TASK ITEM: For the records below, tally the lines that include the word "buffers" and give only the tally.

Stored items
- Opening Delimiter -

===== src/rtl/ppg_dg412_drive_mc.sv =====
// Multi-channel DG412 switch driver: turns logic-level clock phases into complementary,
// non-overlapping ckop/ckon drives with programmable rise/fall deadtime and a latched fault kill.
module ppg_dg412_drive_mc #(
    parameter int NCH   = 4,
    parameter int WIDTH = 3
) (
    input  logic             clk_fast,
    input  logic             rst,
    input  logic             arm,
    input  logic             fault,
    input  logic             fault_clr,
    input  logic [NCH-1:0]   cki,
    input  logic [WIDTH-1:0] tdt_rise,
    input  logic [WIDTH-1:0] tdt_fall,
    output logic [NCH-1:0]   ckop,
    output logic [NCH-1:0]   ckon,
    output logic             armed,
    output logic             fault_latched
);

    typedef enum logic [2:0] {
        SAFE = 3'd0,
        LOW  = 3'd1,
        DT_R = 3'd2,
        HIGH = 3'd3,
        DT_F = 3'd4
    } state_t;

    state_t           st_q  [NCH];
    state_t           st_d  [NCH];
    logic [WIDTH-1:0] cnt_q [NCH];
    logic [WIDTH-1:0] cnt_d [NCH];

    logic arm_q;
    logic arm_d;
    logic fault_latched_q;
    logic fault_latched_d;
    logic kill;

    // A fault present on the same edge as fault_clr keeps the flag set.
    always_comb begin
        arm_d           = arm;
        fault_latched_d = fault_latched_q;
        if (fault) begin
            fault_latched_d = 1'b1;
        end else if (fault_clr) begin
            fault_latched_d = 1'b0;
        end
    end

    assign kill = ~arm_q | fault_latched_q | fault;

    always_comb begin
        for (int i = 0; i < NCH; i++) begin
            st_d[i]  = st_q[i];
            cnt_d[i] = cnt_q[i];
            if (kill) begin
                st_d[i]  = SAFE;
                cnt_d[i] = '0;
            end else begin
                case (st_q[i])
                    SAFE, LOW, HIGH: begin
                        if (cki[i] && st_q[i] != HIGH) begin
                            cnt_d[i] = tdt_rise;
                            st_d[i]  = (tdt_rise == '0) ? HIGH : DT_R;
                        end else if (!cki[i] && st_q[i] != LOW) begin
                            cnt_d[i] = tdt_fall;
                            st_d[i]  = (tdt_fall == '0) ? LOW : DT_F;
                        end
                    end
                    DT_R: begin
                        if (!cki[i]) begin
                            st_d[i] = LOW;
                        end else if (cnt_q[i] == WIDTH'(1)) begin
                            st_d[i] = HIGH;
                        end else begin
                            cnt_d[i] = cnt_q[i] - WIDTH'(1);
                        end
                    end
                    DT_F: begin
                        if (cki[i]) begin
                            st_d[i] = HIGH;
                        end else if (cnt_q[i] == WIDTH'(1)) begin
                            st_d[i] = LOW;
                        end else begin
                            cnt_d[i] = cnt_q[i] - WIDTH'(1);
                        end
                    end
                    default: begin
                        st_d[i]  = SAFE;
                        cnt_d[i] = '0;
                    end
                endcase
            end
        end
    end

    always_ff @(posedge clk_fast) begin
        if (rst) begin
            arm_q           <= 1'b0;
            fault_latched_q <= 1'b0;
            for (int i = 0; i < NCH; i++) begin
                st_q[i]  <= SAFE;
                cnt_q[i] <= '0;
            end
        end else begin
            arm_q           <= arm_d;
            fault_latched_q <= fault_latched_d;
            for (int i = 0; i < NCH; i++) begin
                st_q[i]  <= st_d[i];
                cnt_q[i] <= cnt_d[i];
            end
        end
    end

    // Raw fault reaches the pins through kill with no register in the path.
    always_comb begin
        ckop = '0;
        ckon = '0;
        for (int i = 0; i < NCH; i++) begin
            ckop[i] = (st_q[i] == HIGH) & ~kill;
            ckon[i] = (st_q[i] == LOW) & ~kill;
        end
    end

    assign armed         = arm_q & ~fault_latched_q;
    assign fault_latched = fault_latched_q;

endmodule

- Closing Delimiter -
- Opening Delimiter -

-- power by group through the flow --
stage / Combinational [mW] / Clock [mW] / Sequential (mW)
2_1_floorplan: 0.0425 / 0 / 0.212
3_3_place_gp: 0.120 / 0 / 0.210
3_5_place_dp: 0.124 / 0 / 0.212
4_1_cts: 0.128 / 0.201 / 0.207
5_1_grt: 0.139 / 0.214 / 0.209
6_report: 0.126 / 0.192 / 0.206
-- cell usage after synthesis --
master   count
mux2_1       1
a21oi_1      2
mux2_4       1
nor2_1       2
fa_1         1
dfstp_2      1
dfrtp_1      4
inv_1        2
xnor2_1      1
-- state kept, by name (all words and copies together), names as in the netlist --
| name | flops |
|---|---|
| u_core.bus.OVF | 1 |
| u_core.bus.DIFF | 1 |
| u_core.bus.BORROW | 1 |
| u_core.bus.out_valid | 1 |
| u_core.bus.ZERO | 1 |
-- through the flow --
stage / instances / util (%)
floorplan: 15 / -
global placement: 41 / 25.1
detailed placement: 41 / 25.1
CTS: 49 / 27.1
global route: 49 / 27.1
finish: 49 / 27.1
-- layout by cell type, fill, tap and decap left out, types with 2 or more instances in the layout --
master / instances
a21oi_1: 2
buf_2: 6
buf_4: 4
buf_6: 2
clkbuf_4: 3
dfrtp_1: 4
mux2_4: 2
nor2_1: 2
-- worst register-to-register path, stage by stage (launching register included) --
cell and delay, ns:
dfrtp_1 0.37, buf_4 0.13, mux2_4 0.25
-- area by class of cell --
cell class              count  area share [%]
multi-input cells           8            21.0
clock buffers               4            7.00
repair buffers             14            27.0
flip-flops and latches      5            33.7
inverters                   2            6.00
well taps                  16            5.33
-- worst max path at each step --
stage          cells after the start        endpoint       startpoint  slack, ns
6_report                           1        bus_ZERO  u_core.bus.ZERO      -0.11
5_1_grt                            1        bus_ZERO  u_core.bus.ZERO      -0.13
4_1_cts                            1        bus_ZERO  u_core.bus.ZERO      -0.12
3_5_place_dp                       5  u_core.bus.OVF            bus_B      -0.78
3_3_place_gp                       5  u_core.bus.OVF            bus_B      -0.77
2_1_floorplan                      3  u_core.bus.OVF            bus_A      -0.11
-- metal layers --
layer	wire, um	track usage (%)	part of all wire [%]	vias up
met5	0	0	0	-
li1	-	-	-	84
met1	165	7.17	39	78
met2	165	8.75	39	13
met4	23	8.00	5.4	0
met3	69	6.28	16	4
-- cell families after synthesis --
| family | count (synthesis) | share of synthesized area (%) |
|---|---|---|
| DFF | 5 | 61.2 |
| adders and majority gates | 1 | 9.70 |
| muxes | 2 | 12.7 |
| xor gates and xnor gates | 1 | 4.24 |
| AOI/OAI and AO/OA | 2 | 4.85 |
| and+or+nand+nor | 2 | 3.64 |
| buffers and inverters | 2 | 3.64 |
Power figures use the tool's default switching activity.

- Closing Delimiter -

SOLUTION FOR THIS TASK: 3